有数据显示,约90%的黑客攻击从邮件发起,引诱用户点击恶意链接从而窃取重要数据信息,邮件安全防护始终面临艰巨挑战。
基于邮件这种通信形式的存续时长和使用频率,用户对于邮件安全的关注度从未减少,诸多企业建设了以邮件网关为主、自带的安全程序为辅助的传统邮件防护体系,在终端会加上EDR进行事后发现阻断,但从效果来看并不能完全满足飞速变迁的防护需求。
传统邮件防护难以满足持续性攻防对抗需求
随着近些年攻击技术的不断发展、网络实战化的要求不断提高,传统的静态边界防护已经无法满足动态变化、持续性的攻防对抗需求。主要暴露的问题有以下三点:
邮件安全告警繁多且分散。邮件网关、安全程序产生大量告警、但告警窗口分散在各个系统中,告警信息彼此割裂,在未经过滤的海量数据中进行研判导致效率低下;
邮件攻击无法自动关联。邮件网关、EDR等传统防护设备只能发现攻击,无法将单点攻击自动关联生成完整的攻击链;
邮件攻击无法拓线形成追踪闭环。针对邮件攻击链中发现的线索,缺少有效的调查手段,无法拓线挖掘潜在威胁,事件追踪无法闭环导致定性取证困难。
客户案例
“某关基单位的安全运维部门接到员工反馈疑似收到钓鱼邮件,经排查发现该邮件绕过了公司邮件网关的查杀,但安全人员无法进一步快速确定该钓鱼邮件影响范围、是否二次扩散以及受害者是否已经中招等情况,导致排查进展缓慢。

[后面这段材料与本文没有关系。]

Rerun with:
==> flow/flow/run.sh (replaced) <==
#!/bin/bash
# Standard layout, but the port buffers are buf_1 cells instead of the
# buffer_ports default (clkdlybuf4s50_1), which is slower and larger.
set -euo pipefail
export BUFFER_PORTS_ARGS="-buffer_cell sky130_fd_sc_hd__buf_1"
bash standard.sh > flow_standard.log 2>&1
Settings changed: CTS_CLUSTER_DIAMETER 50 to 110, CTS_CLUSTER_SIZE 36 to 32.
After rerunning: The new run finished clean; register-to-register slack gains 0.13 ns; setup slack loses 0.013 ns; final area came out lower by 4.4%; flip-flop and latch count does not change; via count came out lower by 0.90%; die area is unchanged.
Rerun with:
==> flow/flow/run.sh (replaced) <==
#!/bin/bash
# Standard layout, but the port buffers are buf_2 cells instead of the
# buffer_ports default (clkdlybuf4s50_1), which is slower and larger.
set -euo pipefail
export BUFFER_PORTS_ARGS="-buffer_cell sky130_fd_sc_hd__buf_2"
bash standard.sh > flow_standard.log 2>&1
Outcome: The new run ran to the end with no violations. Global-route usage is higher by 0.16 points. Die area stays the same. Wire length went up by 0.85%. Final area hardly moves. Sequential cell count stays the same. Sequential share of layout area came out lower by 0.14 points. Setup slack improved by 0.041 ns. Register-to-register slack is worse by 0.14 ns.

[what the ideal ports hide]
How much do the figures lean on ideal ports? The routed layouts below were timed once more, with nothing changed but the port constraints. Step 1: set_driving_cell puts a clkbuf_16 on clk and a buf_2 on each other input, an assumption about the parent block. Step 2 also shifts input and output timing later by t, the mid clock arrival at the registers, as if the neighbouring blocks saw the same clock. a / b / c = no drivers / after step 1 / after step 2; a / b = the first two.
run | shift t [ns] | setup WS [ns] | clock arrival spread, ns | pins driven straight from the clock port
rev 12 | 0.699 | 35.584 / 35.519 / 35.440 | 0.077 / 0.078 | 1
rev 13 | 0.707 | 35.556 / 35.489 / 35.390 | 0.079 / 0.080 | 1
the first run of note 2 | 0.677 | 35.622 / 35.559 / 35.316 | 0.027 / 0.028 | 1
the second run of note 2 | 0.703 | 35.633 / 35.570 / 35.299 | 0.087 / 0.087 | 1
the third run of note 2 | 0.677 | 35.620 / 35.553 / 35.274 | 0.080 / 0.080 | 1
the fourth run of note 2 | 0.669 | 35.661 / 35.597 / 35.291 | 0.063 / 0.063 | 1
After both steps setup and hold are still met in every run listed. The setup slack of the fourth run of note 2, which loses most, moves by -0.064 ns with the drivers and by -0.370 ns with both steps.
Background: an optimization exercise with open tools, aiming at small area, a short achievable clock period and few clock cycles. Do not read the settings as production practice.
Where RTL was checked, it was by simulation tests only, not by an equivalence proof against the original.
No activity file was given, so power comes from the tool's default toggle rates.

// frame_engine
module frame_engine (
    input  wire        clk,
    input  wire        rst,           
    input  wire        cmd_valid,
    output wire        cmd_ready,
    input  wire [31:0] cmd_data,
    output reg         rsp_valid,
    output wire [31:0] rsp_data,
    output wire        frm_valid,
    input  wire        frm_ready,
    output wire [7:0]  frm_data,
    output wire        frm_first,
    output wire        frm_last
);
For scale: about 3000 cells after synthesis, roughly 1200 flip-flops, about 81 I/O pins, roughly 52000 µm² of cells after synthesis.
export LEC_CHECK = 0
export CAP_MARGIN = 20
export CELL_PAD_IN_SITES_DETAIL_PLACEMENT = 1
export CELL_PAD_IN_SITES_GLOBAL_PLACEMENT = 2
export CORE_MARGIN = 2
export CORE_UTILIZATION = 50
export SLEW_MARGIN = 20
create_clock -name core_clock -period 11.0 [get_ports {clk}]
standard.sh (not shown) runs the stock make flow with config.mk's settings and CLKGATE_MAP_FILE= SYNTH_SCRIPT=/design/flow/synth_recipe.tcl, a recipe that flattens the netlist after the stock synthesis.
==> flow/flow/run.sh <==
#!/bin/bash
set -euo pipefail
bash standard.sh SETUP_SLACK_MARGIN=7 finish > standard_flow.log 2>&1
Testbench counts at the start, summed over its fixed seeds: cycles 35,278.
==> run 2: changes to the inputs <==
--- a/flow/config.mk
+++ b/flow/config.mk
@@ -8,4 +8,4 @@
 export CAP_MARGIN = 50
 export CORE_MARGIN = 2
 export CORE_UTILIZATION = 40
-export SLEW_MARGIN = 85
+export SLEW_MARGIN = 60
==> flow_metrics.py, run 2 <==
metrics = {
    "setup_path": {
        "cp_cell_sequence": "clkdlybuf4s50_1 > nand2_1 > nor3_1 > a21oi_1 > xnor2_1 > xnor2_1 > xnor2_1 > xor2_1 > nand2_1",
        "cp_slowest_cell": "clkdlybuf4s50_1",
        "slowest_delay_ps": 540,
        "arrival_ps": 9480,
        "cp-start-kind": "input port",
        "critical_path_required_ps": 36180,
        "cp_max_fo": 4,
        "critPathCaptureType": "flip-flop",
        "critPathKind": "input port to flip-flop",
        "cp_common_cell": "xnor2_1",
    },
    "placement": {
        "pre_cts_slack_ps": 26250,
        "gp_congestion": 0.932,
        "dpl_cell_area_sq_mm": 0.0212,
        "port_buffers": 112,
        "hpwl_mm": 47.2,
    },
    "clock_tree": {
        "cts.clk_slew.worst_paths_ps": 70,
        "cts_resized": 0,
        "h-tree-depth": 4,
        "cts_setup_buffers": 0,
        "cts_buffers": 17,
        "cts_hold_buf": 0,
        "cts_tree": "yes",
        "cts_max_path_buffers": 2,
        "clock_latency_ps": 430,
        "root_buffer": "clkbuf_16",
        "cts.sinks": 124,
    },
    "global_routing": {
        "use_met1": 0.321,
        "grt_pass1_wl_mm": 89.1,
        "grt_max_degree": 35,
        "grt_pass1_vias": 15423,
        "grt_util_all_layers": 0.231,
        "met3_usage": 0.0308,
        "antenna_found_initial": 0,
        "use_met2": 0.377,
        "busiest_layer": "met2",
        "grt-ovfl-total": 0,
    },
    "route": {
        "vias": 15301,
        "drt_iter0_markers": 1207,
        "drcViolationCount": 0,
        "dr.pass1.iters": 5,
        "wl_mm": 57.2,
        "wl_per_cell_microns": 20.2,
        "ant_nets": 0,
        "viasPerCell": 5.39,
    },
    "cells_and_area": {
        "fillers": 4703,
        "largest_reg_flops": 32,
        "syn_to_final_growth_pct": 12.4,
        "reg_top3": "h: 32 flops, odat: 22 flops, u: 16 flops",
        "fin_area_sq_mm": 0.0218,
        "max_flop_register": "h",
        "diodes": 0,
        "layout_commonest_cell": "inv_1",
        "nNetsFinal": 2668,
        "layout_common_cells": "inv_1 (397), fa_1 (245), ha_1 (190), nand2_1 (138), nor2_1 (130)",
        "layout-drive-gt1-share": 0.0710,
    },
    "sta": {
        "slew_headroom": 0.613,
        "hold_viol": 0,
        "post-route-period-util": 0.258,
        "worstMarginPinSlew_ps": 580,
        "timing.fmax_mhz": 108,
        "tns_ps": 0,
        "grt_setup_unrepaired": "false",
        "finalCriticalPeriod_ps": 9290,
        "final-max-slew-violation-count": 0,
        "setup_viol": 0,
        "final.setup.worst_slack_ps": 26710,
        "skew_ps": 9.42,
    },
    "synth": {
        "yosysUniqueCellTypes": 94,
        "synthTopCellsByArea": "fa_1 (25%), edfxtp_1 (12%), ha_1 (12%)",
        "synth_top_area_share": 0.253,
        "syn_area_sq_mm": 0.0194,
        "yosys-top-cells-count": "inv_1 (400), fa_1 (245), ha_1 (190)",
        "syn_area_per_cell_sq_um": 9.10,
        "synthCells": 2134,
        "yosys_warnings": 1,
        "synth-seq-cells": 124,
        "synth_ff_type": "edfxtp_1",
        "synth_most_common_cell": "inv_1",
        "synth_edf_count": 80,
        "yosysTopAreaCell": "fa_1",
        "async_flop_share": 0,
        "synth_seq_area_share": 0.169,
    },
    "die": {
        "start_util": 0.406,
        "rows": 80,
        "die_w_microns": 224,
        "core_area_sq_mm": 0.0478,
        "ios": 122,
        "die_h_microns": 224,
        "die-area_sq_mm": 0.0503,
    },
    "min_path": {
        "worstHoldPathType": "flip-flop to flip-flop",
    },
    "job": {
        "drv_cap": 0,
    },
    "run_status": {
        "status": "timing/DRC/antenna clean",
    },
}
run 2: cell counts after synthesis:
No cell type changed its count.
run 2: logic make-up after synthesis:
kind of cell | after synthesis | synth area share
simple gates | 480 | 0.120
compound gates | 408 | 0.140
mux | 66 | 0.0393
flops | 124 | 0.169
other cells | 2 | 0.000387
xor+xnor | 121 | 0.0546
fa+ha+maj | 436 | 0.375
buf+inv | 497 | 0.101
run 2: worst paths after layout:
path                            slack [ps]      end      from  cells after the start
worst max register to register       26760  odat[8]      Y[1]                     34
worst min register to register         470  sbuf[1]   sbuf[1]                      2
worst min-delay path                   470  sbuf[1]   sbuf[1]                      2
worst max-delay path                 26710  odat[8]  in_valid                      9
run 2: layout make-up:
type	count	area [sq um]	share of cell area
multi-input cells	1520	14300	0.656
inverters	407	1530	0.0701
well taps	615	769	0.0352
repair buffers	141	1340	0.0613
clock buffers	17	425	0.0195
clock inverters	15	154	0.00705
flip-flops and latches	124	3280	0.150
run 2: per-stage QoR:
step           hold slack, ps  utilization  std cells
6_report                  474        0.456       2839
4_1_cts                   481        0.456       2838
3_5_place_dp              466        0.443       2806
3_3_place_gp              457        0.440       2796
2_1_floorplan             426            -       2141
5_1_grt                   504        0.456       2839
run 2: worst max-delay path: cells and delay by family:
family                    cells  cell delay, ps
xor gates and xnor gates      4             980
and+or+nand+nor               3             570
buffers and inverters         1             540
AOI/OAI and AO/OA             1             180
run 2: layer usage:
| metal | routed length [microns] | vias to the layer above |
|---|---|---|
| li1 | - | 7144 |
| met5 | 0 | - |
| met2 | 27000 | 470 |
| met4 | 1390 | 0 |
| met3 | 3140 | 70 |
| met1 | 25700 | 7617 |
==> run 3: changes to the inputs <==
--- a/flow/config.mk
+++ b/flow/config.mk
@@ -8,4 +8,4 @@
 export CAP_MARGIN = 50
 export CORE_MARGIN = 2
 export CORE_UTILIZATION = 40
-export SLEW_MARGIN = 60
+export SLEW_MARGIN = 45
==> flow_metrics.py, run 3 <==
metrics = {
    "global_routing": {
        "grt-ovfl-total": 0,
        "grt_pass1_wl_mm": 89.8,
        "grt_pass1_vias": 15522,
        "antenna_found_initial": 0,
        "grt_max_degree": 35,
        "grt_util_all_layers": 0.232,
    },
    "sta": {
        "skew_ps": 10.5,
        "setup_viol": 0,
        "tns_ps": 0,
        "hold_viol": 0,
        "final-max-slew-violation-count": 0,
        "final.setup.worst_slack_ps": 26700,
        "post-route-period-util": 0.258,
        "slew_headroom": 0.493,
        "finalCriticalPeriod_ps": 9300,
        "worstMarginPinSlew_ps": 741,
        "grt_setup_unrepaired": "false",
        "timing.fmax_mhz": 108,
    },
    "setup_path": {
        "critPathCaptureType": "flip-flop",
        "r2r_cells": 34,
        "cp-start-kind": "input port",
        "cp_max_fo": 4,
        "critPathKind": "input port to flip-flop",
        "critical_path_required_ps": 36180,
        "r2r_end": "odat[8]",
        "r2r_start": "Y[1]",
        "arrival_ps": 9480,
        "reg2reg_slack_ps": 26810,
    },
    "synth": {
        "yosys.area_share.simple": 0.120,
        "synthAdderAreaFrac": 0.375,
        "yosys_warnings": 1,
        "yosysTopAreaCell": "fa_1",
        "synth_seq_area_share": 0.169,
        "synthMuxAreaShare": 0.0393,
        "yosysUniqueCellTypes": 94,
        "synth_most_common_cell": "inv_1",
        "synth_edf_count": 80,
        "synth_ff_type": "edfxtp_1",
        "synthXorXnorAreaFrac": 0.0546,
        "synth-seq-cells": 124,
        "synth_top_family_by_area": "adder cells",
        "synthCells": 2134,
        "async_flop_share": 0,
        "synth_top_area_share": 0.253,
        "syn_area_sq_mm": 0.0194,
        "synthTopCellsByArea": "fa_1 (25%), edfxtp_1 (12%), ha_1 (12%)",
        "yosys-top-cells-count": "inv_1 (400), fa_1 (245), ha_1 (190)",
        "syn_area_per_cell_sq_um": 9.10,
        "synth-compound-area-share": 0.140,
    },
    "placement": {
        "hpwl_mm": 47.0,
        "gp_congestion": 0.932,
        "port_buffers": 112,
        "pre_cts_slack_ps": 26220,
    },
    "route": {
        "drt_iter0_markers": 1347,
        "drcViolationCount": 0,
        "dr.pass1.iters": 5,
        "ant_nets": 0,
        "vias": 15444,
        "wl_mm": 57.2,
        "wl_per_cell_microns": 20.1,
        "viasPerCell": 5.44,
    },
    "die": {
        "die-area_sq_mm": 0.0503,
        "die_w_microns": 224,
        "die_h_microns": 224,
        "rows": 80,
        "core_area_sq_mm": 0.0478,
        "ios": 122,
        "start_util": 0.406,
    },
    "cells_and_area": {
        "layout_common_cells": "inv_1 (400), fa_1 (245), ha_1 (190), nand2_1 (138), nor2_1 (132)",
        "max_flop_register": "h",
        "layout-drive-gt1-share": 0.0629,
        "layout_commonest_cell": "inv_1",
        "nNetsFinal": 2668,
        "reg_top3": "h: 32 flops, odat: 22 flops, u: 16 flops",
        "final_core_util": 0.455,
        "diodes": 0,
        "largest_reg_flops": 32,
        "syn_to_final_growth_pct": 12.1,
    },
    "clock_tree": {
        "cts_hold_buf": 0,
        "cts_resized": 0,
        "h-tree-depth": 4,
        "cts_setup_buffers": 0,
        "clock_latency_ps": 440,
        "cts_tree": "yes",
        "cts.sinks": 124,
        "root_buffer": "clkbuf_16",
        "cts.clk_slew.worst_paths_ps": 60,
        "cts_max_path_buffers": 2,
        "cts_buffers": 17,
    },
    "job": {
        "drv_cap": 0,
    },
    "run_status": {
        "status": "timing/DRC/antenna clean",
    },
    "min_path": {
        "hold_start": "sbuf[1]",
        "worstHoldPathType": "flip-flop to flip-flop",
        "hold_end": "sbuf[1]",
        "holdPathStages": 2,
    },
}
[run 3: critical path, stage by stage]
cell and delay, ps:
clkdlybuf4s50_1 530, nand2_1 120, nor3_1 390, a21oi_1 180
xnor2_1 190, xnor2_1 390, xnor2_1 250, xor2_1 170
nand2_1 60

科来通过从攻击者和受害者不同的视角,自动关联邮箱账号及登录IP的邮件攻击行为与网络异常行为,形成完整攻击链,帮助用户快速梳理分析出钓鱼邮件影响面及扩散范围,完成事件闭环追踪,消除了由此次钓鱼邮件衍生的潜在风险。 ”
掌控邮件风险全周期 提升邮件安全实战力
科来邮件攻击检测与溯源解决方案通过采集邮件旁路镜像流量,对邮件账号、常登录客户端、邮件服务器等邮件实体的长期行为进行数据统计及画像,形成邮件实体风险画像,基于邮件画像的细粒度元数据指标对邮件内容、邮件账号进行精细化安全检测,并自动关联与邮件相关的后渗透攻击行为,生成完整攻击链,提升邮件安全整体感知及攻击溯源能力。
用户价值一:实现邮件风险全维度监测
赋能用户掌控邮件风险全貌,实现攻击告警自动聚合,可覆盖邮件账号、邮件内容、邮件攻击的全维度检测,有效检测钓鱼伪造、异常账号、敏感邮件、邮服漏洞利用等邮件风险。
用户价值二:实现邮件攻击全追踪溯源
帮助用户快速评估邮件攻击危害范围,完成事件闭环追踪,降低潜在风险,辅助邮件攻击事件后续的攻击路径梳理,提供用户取证、拓线挖掘能力。
方案优势
邮件检测范围广、统计指标丰富
包括邮件账号检测、邮件内容安全、邮件服务器等相关邮件风险检测的全维度覆盖,全流量采集邮件历史活动,统计指标丰富,形成完整的数据统计及画像。
线索自动聚合、攻击路径自动关联
风险邮件资产的证据按时间线自动聚合,并展示其研判证据。同时支持智能检索钓鱼邮件的上下游攻击,自动关联生成攻击路径。
多行为邮件攻击路径拓线挖掘、实现完整闭环
支持挖掘邮件攻击路径中资产对象的历史全量访问关系、威胁事件、处置历史等行为,帮助发现潜在威胁,完成事件追溯闭环。
准确、高效检测邮件异常行为
基于邮件画像能力、长期的邮件行为数据积累,能够更有效地发现及识别异常邮件行为,包括识别异常邮件客户端程序、恶意命令利用等隐秘操作。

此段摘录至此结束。